--- STORED DATA Enclosed Below ---

[src/rtl/sauria_cfg_seq_pkg.sv]
// Shared types and constants for the SAURIA configuration AXI4-Lite sequencer.
// The optional timeout feature is enabled with SAURIA_CFG_SEQ_TIMEOUT_EN.
package sauria_cfg_seq_pkg;

    typedef enum logic [2:0] {
        ST_IDLE    = 3'd0,
        ST_WR_REQ  = 3'd1,
        ST_WR_RESP = 3'd2,
        ST_RD_REQ  = 3'd3,
        ST_RD_DATA = 3'd4,
        ST_RSP     = 3'd5
    } cfg_seq_state_e;

    localparam logic [1:0] AXI_RESP_OKAY    = 2'b00;
    localparam logic [1:0] AXI_RESP_SLVERR  = 2'b10;
    localparam logic [2:0] AXI_PROT_DEFAULT = 3'b000;

    // States in which the sequencer is waiting on the subsystem.
    function automatic logic is_wait_state(input cfg_seq_state_e st);
        return (st == ST_WR_REQ) || (st == ST_WR_RESP) ||
               (st == ST_RD_REQ) || (st == ST_RD_DATA);
    endfunction

endpackage

[src/rtl/sauria_cfg_seq_timer.sv]
// Per-transaction wait counter; expired_o pulses while enabled at LIMIT-1.
// Only instantiated when SAURIA_CFG_SEQ_TIMEOUT_EN is defined.
module sauria_cfg_seq_timer #(
    parameter int unsigned LIMIT = 1024
) (
    input  logic clk_i,
    input  logic rst_i,
    input  logic clr_i,
    input  logic en_i,
    output logic expired_o
);

    localparam int unsigned CW = $clog2(LIMIT + 1);

    logic [CW-1:0] cnt_q;
    logic [CW-1:0] cnt_d;

    assign expired_o = en_i && (cnt_q == CW'(LIMIT - 1));

    // Next count: clear wins, then saturating increment while enabled.
    always_comb begin
        cnt_d = cnt_q;
        if (clr_i) begin
            cnt_d = '0;
        end else if (en_i && !expired_o) begin
            cnt_d = cnt_q + CW'(1);
        end else begin
            cnt_d = cnt_q;
        end
    end

    // Counter register.
    always_ff @(posedge clk_i) begin
        if (rst_i) begin
            cnt_q <= '0;
        end else begin
            cnt_q <= cnt_d;
        end
    end

endmodule

[src/rtl/sauria_cfg_axil_sequencer.sv]
// Single-outstanding AXI4-Lite master for SAURIA configuration accesses.
// Define SAURIA_CFG_SEQ_TIMEOUT_EN to abort stalled transactions with SLVERR.
module sauria_cfg_axil_sequencer
    import sauria_cfg_seq_pkg::*;
#(
    parameter  int unsigned CFG_AXI_ADDR_WIDTH = 32,
    parameter  int unsigned CFG_AXI_DATA_WIDTH = 32,
    parameter  int unsigned TIMEOUT_CYCLES     = 1024,
    localparam int unsigned CFG_AXI_BYTE_NUM   = CFG_AXI_DATA_WIDTH / 8
) (
    input  logic                          i_system_clk,
    input  logic                          i_system_rst,
    input  logic                          i_cmd_valid,
    output logic                          o_cmd_ready,
    input  logic                          i_cmd_write,
    input  logic [CFG_AXI_ADDR_WIDTH-1:0] i_cmd_addr,
    input  logic [CFG_AXI_DATA_WIDTH-1:0] i_cmd_wdata,
    input  logic [CFG_AXI_BYTE_NUM-1:0]   i_cmd_wstrb,
    output logic                          o_rsp_valid,
    input  logic                          i_rsp_ready,
    output logic [CFG_AXI_DATA_WIDTH-1:0] o_rsp_rdata,
    output logic [1:0]                    o_rsp_resp,
    output logic                          o_rsp_timeout,
    output logic                          o_busy,
    output logic [CFG_AXI_ADDR_WIDTH-1:0] o_cfg_axi_awaddr,
    output logic [2:0]                    o_cfg_axi_awprot,
    output logic                          o_cfg_axi_awvalid,
    input  logic                          i_cfg_axi_awready,
    output logic [CFG_AXI_DATA_WIDTH-1:0] o_cfg_axi_wdata,
    output logic [CFG_AXI_BYTE_NUM-1:0]   o_cfg_axi_wstrb,
    output logic                          o_cfg_axi_wvalid,
    input  logic                          i_cfg_axi_wready,
    input  logic [1:0]                    i_cfg_axi_bresp,
    input  logic                          i_cfg_axi_bvalid,
    output logic                          o_cfg_axi_bready,
    output logic [CFG_AXI_ADDR_WIDTH-1:0] o_cfg_axi_araddr,
    output logic [2:0]                    o_cfg_axi_arprot,
    output logic                          o_cfg_axi_arvalid,
    input  logic                          i_cfg_axi_arready,
    input  logic [CFG_AXI_DATA_WIDTH-1:0] i_cfg_axi_rdata,
    input  logic [1:0]                    i_cfg_axi_rresp,
    input  logic                          i_cfg_axi_rvalid,
    output logic                          o_cfg_axi_rready
);

    cfg_seq_state_e                  state_q, state_d;
    logic [CFG_AXI_ADDR_WIDTH-1:0]   addr_q, addr_d;
    logic [CFG_AXI_DATA_WIDTH-1:0]   wdata_q, wdata_d;
    logic [CFG_AXI_BYTE_NUM-1:0]     wstrb_q, wstrb_d;
    logic                            awvalid_q, awvalid_d, wvalid_q, wvalid_d;
    logic                            aw_done_q, aw_done_d, w_done_q, w_done_d;
    logic                            arvalid_q, arvalid_d, bready_q, bready_d, rready_q, rready_d;
    logic                            cmd_ready_q, cmd_ready_d, busy_q, busy_d;
    logic                            rsp_valid_q, rsp_valid_d, rsp_timeout_q, rsp_timeout_d;
    logic [CFG_AXI_DATA_WIDTH-1:0]   rsp_rdata_q, rsp_rdata_d;
    logic [1:0]                      rsp_resp_q, rsp_resp_d;
    logic                            aw_hs_s, w_hs_s, tmo_expired_s;

    assign aw_hs_s = awvalid_q & i_cfg_axi_awready;
    assign w_hs_s  = wvalid_q & i_cfg_axi_wready;

`ifdef SAURIA_CFG_SEQ_TIMEOUT_EN
    sauria_cfg_seq_timer #(
        .LIMIT     (TIMEOUT_CYCLES)
    ) u_timer (
        .clk_i     (i_system_clk),
        .rst_i     (i_system_rst),
        .clr_i     ((state_q == ST_IDLE) && i_cmd_valid),
        .en_i      (is_wait_state(state_q)),
        .expired_o (tmo_expired_s)
    );
`else
    logic unused_timeout_cfg_s;
    assign unused_timeout_cfg_s = ^TIMEOUT_CYCLES;
    assign tmo_expired_s        = 1'b0;
`endif

    // Next-state and registered-output computation.
    always_comb begin
        state_d       = state_q;
        addr_d        = addr_q;
        wdata_d       = wdata_q;
        wstrb_d       = wstrb_q;
        awvalid_d     = awvalid_q;
        wvalid_d      = wvalid_q;
        aw_done_d     = aw_done_q;
        w_done_d      = w_done_q;
        arvalid_d     = arvalid_q;
        bready_d      = bready_q;
        rready_d      = rready_q;
        rsp_valid_d   = rsp_valid_q;
        rsp_rdata_d   = rsp_rdata_q;
        rsp_resp_d    = rsp_resp_q;
        rsp_timeout_d = rsp_timeout_q;
        case (state_q)
            ST_IDLE: begin
                if (i_cmd_valid) begin
                    addr_d    = i_cmd_addr;
                    wdata_d   = i_cmd_wdata;
                    wstrb_d   = i_cmd_wstrb;
                    aw_done_d = 1'b0;
                    w_done_d  = 1'b0;
                    if (i_cmd_write) begin
                        state_d   = ST_WR_REQ;
                        awvalid_d = 1'b1;
                        wvalid_d  = 1'b1;
                    end else begin
                        state_d   = ST_RD_REQ;
                        arvalid_d = 1'b1;
                    end
                end else begin
                    state_d = ST_IDLE;
                end
            end
            ST_WR_REQ: begin
                aw_done_d = aw_done_q | aw_hs_s;
                w_done_d  = w_done_q | w_hs_s;
                awvalid_d = ~aw_done_d;
                wvalid_d  = ~w_done_d;
                if (aw_done_d && w_done_d) begin
                    state_d  = ST_WR_RESP;
                    bready_d = 1'b1;
                end else begin
                    state_d = ST_WR_REQ;
                end
            end
            ST_WR_RESP: begin
                if (bready_q && i_cfg_axi_bvalid) begin
                    state_d       = ST_RSP;
                    bready_d      = 1'b0;
                    rsp_valid_d   = 1'b1;
                    rsp_resp_d    = i_cfg_axi_bresp;
                    rsp_rdata_d   = '0;
                    rsp_timeout_d = 1'b0;
                end else begin
                    state_d = ST_WR_RESP;
                end
            end
            ST_RD_REQ: begin
                if (arvalid_q && i_cfg_axi_arready) begin
                    state_d   = ST_RD_DATA;
                    arvalid_d = 1'b0;
                    rready_d  = 1'b1;
                end else begin
                    state_d = ST_RD_REQ;
                end
            end
            ST_RD_DATA: begin
                if (rready_q && i_cfg_axi_rvalid) begin
                    state_d       = ST_RSP;
                    rready_d      = 1'b0;
                    rsp_valid_d   = 1'b1;
                    rsp_resp_d    = i_cfg_axi_rresp;
                    rsp_rdata_d   = i_cfg_axi_rdata;
                    rsp_timeout_d = 1'b0;
                end else begin
                    state_d = ST_RD_DATA;
                end
            end
            ST_RSP: begin
                if (i_rsp_ready) begin
                    state_d     = ST_IDLE;
                    rsp_valid_d = 1'b0;
                end else begin
                    state_d = ST_RSP;
                end
            end
            default: begin
                state_d     = ST_IDLE;
                awvalid_d   = 1'b0;
                wvalid_d    = 1'b0;
                arvalid_d   = 1'b0;
                bready_d    = 1'b0;
                rready_d    = 1'b0;
                rsp_valid_d = 1'b0;
            end
        endcase
        // An expired wait abandons the bus transaction and reports SLVERR.
        if (tmo_expired_s) begin
            state_d       = ST_RSP;
            awvalid_d     = 1'b0;
            wvalid_d      = 1'b0;
            arvalid_d     = 1'b0;
            bready_d      = 1'b0;
            rready_d      = 1'b0;
            rsp_valid_d   = 1'b1;
            rsp_resp_d    = AXI_RESP_SLVERR;
            rsp_rdata_d   = '0;
            rsp_timeout_d = 1'b1;
        end else begin
            rsp_timeout_d = rsp_timeout_d;
        end
        cmd_ready_d = (state_d == ST_IDLE);
        busy_d      = (state_d != ST_IDLE);
    end

    // State and output registers.
    always_ff @(posedge i_system_clk) begin
        if (i_system_rst) begin
            state_q       <= ST_IDLE;
            addr_q        <= '0;
            wdata_q       <= '0;
            wstrb_q       <= '0;
            awvalid_q     <= 1'b0;
            wvalid_q      <= 1'b0;
            aw_done_q     <= 1'b0;
            w_done_q      <= 1'b0;
            arvalid_q     <= 1'b0;
            bready_q      <= 1'b0;
            rready_q      <= 1'b0;
            cmd_ready_q   <= 1'b1;
            busy_q        <= 1'b0;
            rsp_valid_q   <= 1'b0;
            rsp_rdata_q   <= '0;
            rsp_resp_q    <= AXI_RESP_OKAY;
            rsp_timeout_q <= 1'b0;
        end else begin
            state_q       <= state_d;
            addr_q        <= addr_d;
            wdata_q       <= wdata_d;
            wstrb_q       <= wstrb_d;
            awvalid_q     <= awvalid_d;
            wvalid_q      <= wvalid_d;
            aw_done_q     <= aw_done_d;
            w_done_q      <= w_done_d;
            arvalid_q     <= arvalid_d;
            bready_q      <= bready_d;
            rready_q      <= rready_d;
            cmd_ready_q   <= cmd_ready_d;
            busy_q        <= busy_d;
            rsp_valid_q   <= rsp_valid_d;
            rsp_rdata_q   <= rsp_rdata_d;
            rsp_resp_q    <= rsp_resp_d;
            rsp_timeout_q <= rsp_timeout_d;
        end
    end

    assign o_cmd_ready       = cmd_ready_q;
    assign o_busy            = busy_q;
    assign o_rsp_valid       = rsp_valid_q;
    assign o_rsp_rdata       = rsp_rdata_q;
    assign o_rsp_resp        = rsp_resp_q;
    assign o_rsp_timeout     = rsp_timeout_q;
    assign o_cfg_axi_awaddr  = addr_q;
    assign o_cfg_axi_awprot  = AXI_PROT_DEFAULT;
    assign o_cfg_axi_awvalid = awvalid_q;
    assign o_cfg_axi_wdata   = wdata_q;
    assign o_cfg_axi_wstrb   = wstrb_q;
    assign o_cfg_axi_wvalid  = wvalid_q;
    assign o_cfg_axi_bready  = bready_q;
    assign o_cfg_axi_araddr  = addr_q;
    assign o_cfg_axi_arprot  = AXI_PROT_DEFAULT;
    assign o_cfg_axi_arvalid = arvalid_q;
    assign o_cfg_axi_rready  = rready_q;

endmodule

--- End of Enclosed STORED DATA ---

WORK REQUIRED: Out of the material above, output word for word the line with "always_ff @(posedge clk_i) begin", the line with "transactions with SLVERR.", and all lines between them, with nothing else.

TASK ANSWER:
    always_ff @(posedge clk_i) begin
        if (rst_i) begin
            cnt_q <= '0;
        end else begin
            cnt_q <= cnt_d;
        end
    end

endmodule

[src/rtl/sauria_cfg_axil_sequencer.sv]
// Single-outstanding AXI4-Lite master for SAURIA configuration accesses.
// Define SAURIA_CFG_SEQ_TIMEOUT_EN to abort stalled transactions with SLVERR.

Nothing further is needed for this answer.